Automated data upload Classification result
SmartCat
AI classification
Expert reviews
Weekly updates Expert evaluation
User communication
AI training based on
expert feedback
Case Study No 1: «enough time, no focus»
Major hurdles Overcome by
Implement a flexible and easy-to-use process Developping RAPID in collaboration with reknown experts in the field
Ambiguities or uncertainties when defining the
classification and the trainingset
Providing reliable definition and selection
Assess the classification quality Involving motivated experts
Shift noted from the initial request Redefining the classification in agreement with the experts involved
Synchronise data between RAPID and PS Setting an automated workflow compatible with RAPID and PS
Reliability control Real time monitoring every step of the automated process
Case Study No 1: «enough time, no focus»
Set-up
oChose a sufficiently large monitoring strategy for the alert
(Criteria: find all the existing documents under observation or with oppositions)
oTrain a classifier with all observation and opposition cases and the same quantity of
clearly non-relevant documents
oTake two month of monitoring data → 4’600 newly published documents
oConfigure SmartCat: 5 certainly relevant documents, 6 probably relevant documents and
62 potentially relevant documents
oCheck these 11 documents with Central IP → Yes, they are relevant.
Case Study No 2: «no time, no monitoring»
Set-up
0 500 1000 1500 2000 2500 3000
Non relevant – very sure
Non relevant – sure
Non relevant – not sure
Relevant – not sure
Relevant – sure
Relevant – very sure 5
6
62
601
909
2823
Effect of additional training cycles
Case Study No 2: «no time, no monitoring»
Climbing on the Matterhorn
1. Establish a good training set
2. Configure the classifier system carefully
3. Don’t despair when your first attempt(s)
fail(s)
4. Take a good guide
5. Study the AI-System carefully, identify
the gradients of convergence
6. Repeat steps 1-5 in cycles until you…
7. Reach the summit
8. Enjoy the view !
9. Be aware that every mountain is
different
From the
data lake
To the key
document
The Project Team
Jean-Baptiste Porier
Senior Data
Analyst
David Borel
Head of
Foresight Team
Harald Jenny
CEO
The time for AI implementation is now.
JACQUET DROZ 1
2002 NEUCHÂTEL
WWW.CENTREDOC.SWISS
INFO@CENTREDOC.CH
+41 32 720 51 31

Weitere ähnliche Inhalte

Ähnlich wie AI-SDV 2022: Possibilities and limitations of AI-boosted multi-categorization for patents, scientific literature, and web Harald Jenny (CENTREDOC, CH)

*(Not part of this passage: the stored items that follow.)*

## config.mk

```make
export PLATFORM = sky130hd
export DESIGN_NAME = scl_tap_timer
export DESIGN_NICKNAME = d
export VERILOG_FILES = /design/src/rtl/scl_tap_pkg.sv /design/src/rtl/scl_tap_decode.sv /design/src/rtl/scl_tap_phase.sv /design/src/rtl/scl_tap_timer.sv
export SDC_FILE = /design/constraint.sdc
export NUM_CORES = 1
export LEC_CHECK = 0
export BUFFER_PORTS_ARGS = -buffer_cell sky130_fd_sc_hd__buf_2
export CORE_ASPECT_RATIO = 0.75
export CORE_MARGIN = 8
export CORE_UTILIZATION = 40
export CTS_CLUSTER_DIAMETER = 40
export DETAILED_ROUTE_END_ITERATION = 7
export PLACE_DENSITY = 0.59
export SYNTH_ARGS = -nofsm -noshare
export SYNTH_HDL_FRONTEND = slang
export SYNTH_SLANG_ARGS = --single-unit
```

## constraint.sdc

```tcl
create_clock -name clk -period 8.4 [get_ports clk]
set_input_delay 0.84 -clock clk [delete_from_list [all_inputs] [get_ports clk]]
set_output_delay 0.84 -clock clk [all_outputs]
set_load 0.02 [all_outputs]
```

## src/rtl/scl_tap_pkg.sv

```systemverilog
package scl_tap_pkg;

  localparam int CODE_W = 6;
  localparam int SEL_W  = 3;

  function automatic int first_tap(input logic [SEL_W-1:0] s);
    case (s)
      3'd0, 3'd1: first_tap = 4;
      3'd2, 3'd3: first_tap = 6;
      3'd4:       first_tap = 14;
      3'd5:       first_tap = 30;
      3'd6:       first_tap = 62;
      default:    first_tap = 126;
    endcase
  endfunction

  function automatic int scl_taps(input logic [SEL_W-1:0] t);
    case (t)
      3'd0:    scl_taps = 9;
      3'd1:    scl_taps = 10;
      3'd2:    scl_taps = 12;
      3'd3:    scl_taps = 15;
      3'd4:    scl_taps = 5;
      3'd5:    scl_taps = 6;
      3'd6:    scl_taps = 7;
      default: scl_taps = 8;
    endcase
  endfunction

  function automatic int sda_taps(input logic [SEL_W-1:0] t);
    case (t)
      3'd0, 3'd1: sda_taps = 3;
      3'd2, 3'd3: sda_taps = 4;
      3'd4, 3'd5: sda_taps = 1;
      default:    sda_taps = 2;
    endcase
  endfunction

endpackage

```

## src/rtl/scl_tap_decode.sv

```systemverilog
module scl_tap_decode
  import scl_tap_pkg::*;
#(
  parameter int CNT_W = 11
) (
  input  logic [CODE_W-1:0] code_i,
  output logic [CNT_W-1:0]  half_o,
  output logic [CNT_W-1:0]  hold_o
);

  logic [SEL_W-1:0] spc_idx;
  logic [SEL_W-1:0] tap_idx;
  int               half_i;
  int               hold_i;

  assign spc_idx = code_i[4:2];
  assign tap_idx = {code_i[5], code_i[1:0]};

  // spacing is a power of two, so the product reduces to a shift
  always_comb begin
    half_i = first_tap(spc_idx) + ((scl_taps(tap_idx) - 1) << spc_idx) + 2;
    hold_i = first_tap(spc_idx) + ((sda_taps(tap_idx) - 1) << spc_idx) + 3;
  end

  assign half_o = CNT_W'(half_i);
  assign hold_o = CNT_W'(hold_i);

endmodule

```

## src/rtl/scl_tap_phase.sv

```systemverilog
module scl_tap_phase #(
  parameter int CNT_W = 11
) (
  input  logic             clk,
  input  logic             rst_n,
  input  logic             en_i,
  input  logic [CNT_W-1:0] half_i,
  output logic [CNT_W-1:0] cnt_o,
  output logic             scl_o,
  output logic             last_o
);

  logic [CNT_W-1:0] cnt_q, cnt_d;
  logic             scl_q, scl_d;
  logic             last;

  assign last = (cnt_q == half_i - CNT_W'(1));

  always_comb begin
    cnt_d = cnt_q;
    scl_d = scl_q;
    if (!en_i) begin
      cnt_d = '0;
      scl_d = 1'b1;
    end else if (last) begin
      cnt_d = '0;
      scl_d = ~scl_q;
    end else begin
      cnt_d = cnt_q + CNT_W'(1);
    end
  end

  always_ff @(posedge clk or negedge rst_n) begin
    if (!rst_n) begin
      cnt_q <= '0;
      scl_q <= 1'b1;
    end else begin
      cnt_q <= cnt_d;
      scl_q <= scl_d;
    end
  end

  assign cnt_o  = cnt_q;
  assign scl_o  = scl_q;
  assign last_o = last;

endmodule

```

## src/rtl/scl_tap_timer.sv

```systemverilog
module scl_tap_timer
  import scl_tap_pkg::*;
#(
  parameter int CNT_W = 11
) (
  input  logic              clk,
  input  logic              rst_n,
  input  logic              en_i,
  input  logic [CODE_W-1:0] div_code_i,
  output logic              scl_o,
  output logic              scl_fall_o,
  output logic              scl_rise_o,
  output logic              sda_upd_o
);

  logic [CNT_W-1:0] dec_half, dec_hold;
  logic [CNT_W-1:0] half_q, half_d;
  logic [CNT_W-1:0] hold_q, hold_d;
  logic [CNT_W-1:0] cnt;
  logic             scl_lvl;
  logic             phase_last;
  logic             load_en;

  scl_tap_decode #(.CNT_W(CNT_W)) u_dec (
    .code_i (div_code_i),
    .half_o (dec_half),
    .hold_o (dec_hold)
  );

  scl_tap_phase #(.CNT_W(CNT_W)) u_phase (
    .clk    (clk),
    .rst_n  (rst_n),
    .en_i   (en_i),
    .half_i (half_q),
    .cnt_o  (cnt),
    .scl_o  (scl_lvl),
    .last_o (phase_last)
  );

  // new counts are taken while idle or at the end of a low phase
  assign load_en = !en_i || (phase_last && !scl_lvl);

  always_comb begin
    half_d = half_q;
    hold_d = hold_q;
    if (load_en) begin
      half_d = dec_half;
      hold_d = dec_hold;
    end
  end

  always_ff @(posedge clk or negedge rst_n) begin
    if (!rst_n) begin
      half_q <= CNT_W'(28 / 2);
      hold_q <= CNT_W'(9);
    end else begin
      half_q <= half_d;
      hold_q <= hold_d;
    end
  end

  assign scl_o      = scl_lvl;
  assign scl_fall_o = en_i && scl_lvl && phase_last;
  assign scl_rise_o = en_i && !scl_lvl && phase_last;
  assign sda_upd_o  = en_i && !scl_lvl && (cnt == hold_q - CNT_W'(1));

endmodule

```

==> results of run 1 <==
==> power groups by stage <==
stage / Clock (mW) / Sequential [mW] / Combinational (mW)
finish: 0.127 / 0.226 / 0.225
global route: 0.138 / 0.231 / 0.253
CTS: 0.131 / 0.227 / 0.226
detailed placement: 0 / 0.230 / 0.224
global placement: 0 / 0.228 / 0.219
floorplan: 0 / 0.217 / 0.185
==> routing by layer <==
layer	vias to the layer above	GRT usage (%)
met5	-	0
met4	0	2.383
met3	7	3.518
met2	33	20.07
met1	1257	18.72
li1	1328	-
==> cell families (layout without fill, tap and decap cells) <==
| family | count (synthesis) | after routing |
|---|---|---|
| adder cells (fa/ha/maj) | 30 | 30 |
| buffers and inverters | 39 | 46 |
| XOR/XNOR | 48 | 48 |
| flip-flops | 34 | 34 |
| multiplexers | 27 | 27 |
| AO/OA/AOI/OAI | 68 | 68 |
| AND/OR/NAND/NOR | 126 | 126 |
==> metrics by stage <==
step | util [%] | area, sq um | setup slack, ps | std cells
final | 44.26 | 3520 | 4060 | 484
after global routing | 44.26 | 3520 | 3767 | 484
after CTS | 44.26 | 3520 | 4119 | 484
after detailed placement | 43.06 | 3425 | 3847 | 476
after global placement | 43.06 | 3425 | 3924 | 476
after floorplan | - | 3294 | 4227 | 372
==> area by class of cell <==
class	instances	area share, %
Multi-Input combinational cell	299	64.59
Sequential cell	34	24.39
Clock buffer	6	2.346
Clock inverter	2	0.3555
Inverter	25	2.666
Timing Repair Buffer	13	1.920
Tap cell	105	3.733
==> worst max-delay path: cells and delay by family <==
| family | cells | cell delay, ps |
|---|---|---|
| XOR/XNOR | 1 | 280 |
| adder cells (fa/ha/maj) | 3 | 1030 |
| buffers and inverters | 3 | 350 |
| multiplexers | 2 | 430 |
| AND/OR/NAND/NOR | 4 | 530 |
| AO/OA/AOI/OAI | 6 | 1050 |
==> registers in the layout (all words and copies together) (netlist names) <==
| register | cells |
|---|---|
| u_phase.scl_o | 1 |
| hold_q | 11 |
| half_q | 11 |
| u_phase.cnt_o | 11 |
==> Yosys cell counts, types with 3 or more instances <==
master    count  area share [%]
nor2_1       41             4.7
xnor2_1      35             9.3
dfrtp_1      28              21
ha_1         28              11
nand2_1      25             2.8
inv_1        24             2.7
o21ai_0      13             2.0
xor2_1       13             3.5
a21oi_1      12             1.8
mux2i_1      12             3.6
mux2_4       11             5.0
nor3_1       11             1.7
clkbuf_1     10             1.1
nand3_1       7             1.1
o21a_1        7             1.6
dfstp_2       6             4.8
nand2b_1      6             1.1
nor2b_1       6             1.1
and3_1        5            0.95
o31ai_1       5             1.1
a31oi_1       4            0.76
nor4_1        4            0.76
a211oi_1      3            0.68
nand4_1       3            0.57
nor3b_1       3            0.68
nor4b_1       3            0.80
o311ai_1      3            0.80
==> worst paths after layout <==
| check | startpoint | to | cells past startpoint |
|---|---|---|---|
| worst max-delay path | div_code_i[1] | half_q[10]$_DFFE_PN0P_ | 19 |
| worst min-delay path | half_q[1]$_DFFE_PN1P_ | half_q[1]$_DFFE_PN1P_ | 2 |
| worst max register to register | half_q[1]$_DFFE_PN1P_ | hold_q[1]$_DFFE_PN0P_ | 8 |
| worst min register to register | half_q[1]$_DFFE_PN1P_ | half_q[1]$_DFFE_PN1P_ | 2 |
| max in group asynchronous | rst_n | hold_q[7]$_DFFE_PN0P_ | 1 |
| min in group asynchronous | rst_n | u_phase.cnt_o[1]$_DFF_PN0_ | 1 |
==> results by group, run 1 <==
Routing
  – WL final: 7.170 mm
  – DRT antenna net count: 0
  – Wire length per cell: 14.81 um
  – Top Metal Used: met4
  – Routed wl met3: about 370 um
  – Vias per cell: 5.424
  – DR vias: about 2600
  – Met1 WL: 3.699 mm
  – Met2 Wirelength: between 3 and 4 mm
  – 1st-iter DRT viols: 157
  – DRC: 0
  – Drt pass-1 iters: 4

Global routing
  – Initial antenna violation count: 0
  – Total track usage: 13.28%
  – Largest net degree at the start of global routing: 35
  – First-pass GRT wire length: around 12 mm
  – Vias in the first global route: 2563
  – Total grt overflow: 0

CTS
  – Htree depth: 2
  – Num CTS Buffers: 5
  – Post-CTS Hold Fix Bufs: 0
  – Clock root cell: clkbuf_8
  – Worst-Skew Late Latency: ~290 ps
  – Max Root-Sink Buffers: 2
  – Clock Sinks: 34
  – Reg clk slew, reported paths: ~70 ps
  – PostCTS Resize Cnt: 0
  – Post-CTS setup buffer count: 0
  – CTS tree: done

Timing
  – Slew Limit Fails: 0
  – RSZ-0062 raised after global routing: false
  – Sum of negative setup slack: 0 ps
  – Fin crit period: 4340 ps
  – Clock Skew: just under 9 ps
  – Max_slew headroom: 43.67%
  – Fin crit share: between 50% and 60%
  – Fin. Hold Viols: 0
  – Final setup violation count: 0
  – Fmax: between 0.2 and 0.25 GHz
  – Hold slack: about 500 ps
  – Worst-margin pin slew: ~840 ps

Power and ir drop
  – Internal Pwr Total: ~0.37 mW
  – Pwr dens: between 150 and 200 mW/mm^2
  – P_leak: roughly 1.6 nW
  – Sw frac: 36.90%
  – P_sw: 0.2134 mW
  – Sequential share of power: just under 40%
  – Final Power: around 0.58 mW
  – Worst vdd ir: 0.08295 mV
  – Combinational share of power: about two fifths
  – Clock Power Share: a little over a fifth

Die
  – FP Rows: 28
  – Initial Utilization: ~41%
  – Core area: a little under 0.008 sq mm
  – Chip width: 120.8 um
  – IO Pins: 13
  – Die height: approximately 95 um
  – Die area: approximately 0.011 sq mm

Run
  – Max cap viols: 0

Layout
  – Layout area overhead: 6.836%
  – Most frequent cells in the layout: 41 x nor2_1, 35 x xnor2_1, 28 x ha_1, 28 x dfrtp_1, 25 x nand2_1
  – Nets: around 420
  – Fillers: between 700 and 800
  – Diode count: 0
  – Register area: roughly 860 sq um
  – Fraction of layout cells with a size suffix above 1: between 10% and 20%
  – Commonest non-fill, non-tap cell in the layout: nor2_1
  – Multi-input logic area: approximately 0.0023 sq mm

Critical path
  – CP startpoint kind: input pin
  – Worst-path cell chain: buf_2, nand2b_1, xor2_1, inv_1, ha_1, and3_1, o21ai_0, a22oi_1, o21ai_0, nor2_1, ha_1, inv_1, fa_1, nor2b_1, o31a_1, o21a_1, o2111ai_1, mux2i_1, mux2_1
  – CP max stage cell: fa_1
  – Reg2reg setup slack: around 5400 ps
  – Crit Path Category: in -> reg
  – Crit-path max FO: 13
  – WP data required: ~8600 ps
  – WP data arrival: roughly 4500 ps
  – Max incr delay on CP: between 400 and 500 ps
  – Crit end category: register

Synth
  – Post-synthesis adder-cell area fraction: between 10% and 20%
  – Mapped Avg Cell Area: approximately 9 sq um
  – #FFs+latches synth: 34
  – Largest family of logic cells by synthesized area: simple AND/OR/NAND/NOR gates
  – Mapped Cells: 372
  – Ys Warns: 0
  – Post-synth cell types: between 50 and 60
  – Xor/xnor share of the synthesized area: 12.76%
  – Async SR Flop Fraction: 100.0%
  – Simple-gate share of the synthesized area: between 10% and 20%
  – Sequential element share of the synthesized area: a little over a quarter
  – Compound-Gate Fraction of Synth Area: 14.89%
  – Number of synthesized flops with an enable pin: 0
  – Syn_nets: around 410
  – Main synth FF type: dfrtp_1
  – Mux contribution to synthesized area: around a tenth
  – Syn Std Cell Area: about 0.0033 sq mm

Place
  – Routability cong.: 0.8099
  – Buffers on Ports: 12
  – Estimated wirelength of the detail-placed design: slightly below 6 mm

Outcome
  – Outcome: completed

Min path
  – Worst min path class: reg -> reg
Note: power is estimated with default switching activity, not from simulation.
==> run 2, diff against run 1 <==
Settings changed: PLACE_DENSITY 0.59 to 0.61.
Clock period 8.4 ns to 3.9 ns, I/O delays scaled along.
==> results by group, run 2 (same netlist as run 1, synthesis figures left out) <==
Timing
  – Fin. Hold Viols: 0
  – Final setup violation count: 0
  – Hold slack: about 170 ps
  – Fin crit share: between 90% and 100%
  – Fmax: 0.2729 GHz
  – RSZ-0062 raised after global routing: false
  – Max_slew headroom: 43.67%
  – Worst-margin pin slew: between 800 and 900 ps
  – Slew Limit Fails: 0
  – Fin crit period: about 3700 ps
  – Clock Skew: 3.228 ps
  – Sum of negative setup slack: 0 ps

Critical path
  – Worst-path cell chain: buf_2, nand2b_1, xor2_1, inv_1, ha_1, nor4b_1, o41a_1, o22ai_1, ha_1, ha_1, nor2b_1, o31a_1, o21a_1, o2111ai_1, mux2i_1, mux2_1
  – Top Family by Delay on Critical Path: compound AO/OA/AOI/OAI gates
  – Crit-path max FO: 5
  – Reg2reg setup slack: roughly 940 ps
  – WP data arrival: 3830 ps
  – CP bufs+invs: 2
  – CP startpoint: div_code_i[5]
  – Reg2reg start: half_q[1]$_DFFE_PN1P_
  – Crit Path Category: in -> reg
  – Most frequent CP cell: ha_1
  – Reg2reg path depth: 8
  – CP startpoint kind: input pin
  – CP max stage cell: nor4b_1
  – Worst path depth: 16
  – WP data required: roughly 4000 ps
  – Max incr delay on CP: roughly 500 ps
  – Crit end category: register

Die
  – Die height: 94.60 um
  – Chip width: about 120 um
  – Die area: ~0.011 sq mm
  – Core area: between 0.007 and 0.008 sq mm
  – FP Rows: 28
  – Initial Utilization: just over 40%
  – IO Pins: 13

Routing
  – 1st-iter DRT viols: 170
  – Met2 Wirelength: 3.033 mm
  – Met1 WL: ~4 mm
  – DRC: 0
  – Wire length per cell: 14.79 um
  – WL final: approximately 7.3 mm
  – DRT antenna net count: 0
  – Vias per cell: roughly 5.4
  – Drt pass-1 iters: 4
  – Routed wl met3: 276 um
  – Top Metal Used: met4
  – DR vias: 2633

CTS
  – Post-CTS Hold Fix Bufs: 0
  – Clock root cell: clkbuf_8
  – Clock Sinks: 34
  – Post-CTS setup buffer count: 0
  – Reg clk slew, reported paths: approximately 70 ps
  – Worst-Skew Late Latency: 290 ps
  – PostCTS Resize Cnt: 0
  – Max Root-Sink Buffers: 2
  – CTS tree: done
  – Num CTS Buffers: 5
  – Htree depth: 2

Place
  – Placed inst area: around 0.0035 sq mm
  – Placed Cells: 484
  – Estimated wirelength of the detail-placed design: approximately 5.7 mm
  – Buffers on Ports: 12
  – Routability cong.: approximately 0.85

Global routing
  – Vias in the first global route: 2486
  – Initial antenna violation count: 0
  – Total grt overflow: 0
  – Total track usage: a little over an eighth
  – Largest net degree at the start of global routing: 35
  – First-pass GRT wire length: 12.25 mm

Layout
  – Fraction of layout cells with a size suffix above 1: between 10% and 20%
  – Commonest non-fill, non-tap cell in the layout: nor2_1
  – Non-filler cells, final: slightly below 500
  – Design Area, Final: 0.003591 sq mm
  – Multi-input logic area: between 0.002 and 0.0025 sq mm
  – Fillers: 786
  – Final Core Density: between 40% and 50%
  – Layout area overhead: 9.001%
  – Diode count: 0
  – Register area: ~860 sq um
  – Most frequent cells in the layout: 41 x nor2_1, 35 x xnor2_1, 28 x ha_1, 28 x dfrtp_1, 25 x nand2_1
  – Nets: between 400 and 500

Power and ir drop
  – P_leak: roughly 1.6 nW
  – Worst vdd ir: approximately 0.22 mV
  – Pwr dens: 363.6 mW/mm^2

Outcome
  – Outcome: completed

Run
  – Max cap viols: 0

Min path
  – Worst min path class: in -> async
==> run 2: cell count changes in the layout (fill, tap and decap cells not counted), sizes merged <==
cell and delta:
bufinv +1, clkbuf +1, clkinv -1, buf +8, clkinvlp -1
==> run 2: final cells by class <==
class | instances | area share, %
multi-input combinational | 299 | 63.31
sequential | 34 | 23.90
tap | 105 | 3.659
timing repair buffer | 21 | 3.554
inverter | 25 | 2.613
clock buffer | 7 | 2.125
clock inverter | 1 | 0.8362
==> run 2: worst reg2reg max path: stages, from the launching register on <==
cell and delay [ps]:
dfstp_2 540, inv_1 50, ha_1 240, nor2b_1 150, or3_1 340, a31oi_1 200, nand4_1 340, o31a_4 630
mux2_1 370
==> run 2: worst paths after layout <==
| check | endpoint |
|---|---|
| worst max-delay path | half_q[10]$_DFFE_PN0P_ |
| worst min-delay path | u_phase.cnt_o[4]$_DFF_PN0_ |
| worst max register to register | half_q[10]$_DFFE_PN0P_ |
| worst min register to register | hold_q[1]$_DFFE_PN0P_ |
| max in group asynchronous | half_q[5]$_DFFE_PN0P_ |
| min in group clk | u_phase.scl_o$_DFFE_PN1P_ |
==> run 2: layer usage <==
layer,track usage (%),vias up
met5,0,-
met4,2.694,0
met3,2.683,10
met2,18.69,38
met1,19.82,1238
li1,-,1347
==> run 2: metrics by stage <==
step	power [mW]	setup WS [ps]
5_1_grt	1.403	59.28
3_3_place_gp	0.9789	76.58
6_report	1.306	236.3
4_1_cts	1.316	278.5
2_1_floorplan	0.8666	176.9
3_5_place_dp	0.9894	-5.929
==> run 2: report_power, final <==
| group | leakage (nW) | switching, mW | total (mW) | internal (mW) |
|---|---|---|---|---|
| sequential | 0.432 | 0.0760 | 0.490 | 0.414 |
| combinational | 1.13 | 0.256 | 0.495 | 0.238 |
| clock | 0.0524 | 0.130 | 0.321 | 0.191 |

Data Science Training and Placement
Data Science Training and PlacementData Science Training and Placement
Data Science Training and PlacementAkhilGGM
 
Best Selenium certification course
Best Selenium certification courseBest Selenium certification course
Best Selenium certification courseKumarNaik21
 
Jonathon Wright - Intelligent Performance Cognitive Learning (AIOps)
Jonathon Wright - Intelligent Performance Cognitive Learning (AIOps)Jonathon Wright - Intelligent Performance Cognitive Learning (AIOps)
Jonathon Wright - Intelligent Performance Cognitive Learning (AIOps)Neotys_Partner
 
Data Connectors San Antonio Cybersecurity Conference 2018
Data Connectors San Antonio Cybersecurity Conference 2018Data Connectors San Antonio Cybersecurity Conference 2018
Data Connectors San Antonio Cybersecurity Conference 2018Interset
 
Data science training in hyd ppt converted (1)
Data science training in hyd ppt converted (1)Data science training in hyd ppt converted (1)
Data science training in hyd ppt converted (1)SayyedYusufali
 
Data science training in hyd pdf converted (1)
Data science training in hyd pdf converted (1)Data science training in hyd pdf converted (1)
Data science training in hyd pdf converted (1)SayyedYusufali
 
Data science training in hydpdf converted (1)
Data science training in hydpdf  converted (1)Data science training in hydpdf  converted (1)
Data science training in hydpdf converted (1)SayyedYusufali
 
Which institute is best for data science?
Which institute is best for data science?Which institute is best for data science?
Which institute is best for data science?DIGITALSAI1
 
Best Selenium certification course
Best Selenium certification courseBest Selenium certification course
Best Selenium certification courseKumarNaik21
 
Data science training in hyd ppt (1)
Data science training in hyd ppt (1)Data science training in hyd ppt (1)
Data science training in hyd ppt (1)SayyedYusufali
 
Data science training institute in hyderabad
Data science training institute in hyderabadData science training institute in hyderabad
Data science training institute in hyderabadVamsiNihal
 
Data science training in Hyderabad
Data science  training in HyderabadData science  training in Hyderabad
Data science training in Hyderabadsaitejavella
 
Data science training Hyderabad
Data science training HyderabadData science training Hyderabad
Data science training HyderabadNithinsunil1
 
Data science online training in hyderabad
Data science online training in hyderabadData science online training in hyderabad
Data science online training in hyderabadVamsiNihal
 
Data science training in hyd ppt (1)
Data science training in hyd ppt (1)Data science training in hyd ppt (1)
Data science training in hyd ppt (1)SayyedYusufali
 
data science training and placement
data science training and placementdata science training and placement
data science training and placementSaiprasadVella
 
online data science training
online data science trainingonline data science training
online data science trainingDIGITALSAI1
 
Data science online training in hyderabad
Data science online training in hyderabadData science online training in hyderabad
Data science online training in hyderabadVamsiNihal
 
data science online training in hyderabad
data science online training in hyderabaddata science online training in hyderabad
data science online training in hyderabadVamsiNihal
 

Ähnlich wie AI-SDV 2022: Possibilities and limitations of AI-boosted multi-categorization for patents, scientific literature, and web Harald Jenny (CENTREDOC, CH) (20)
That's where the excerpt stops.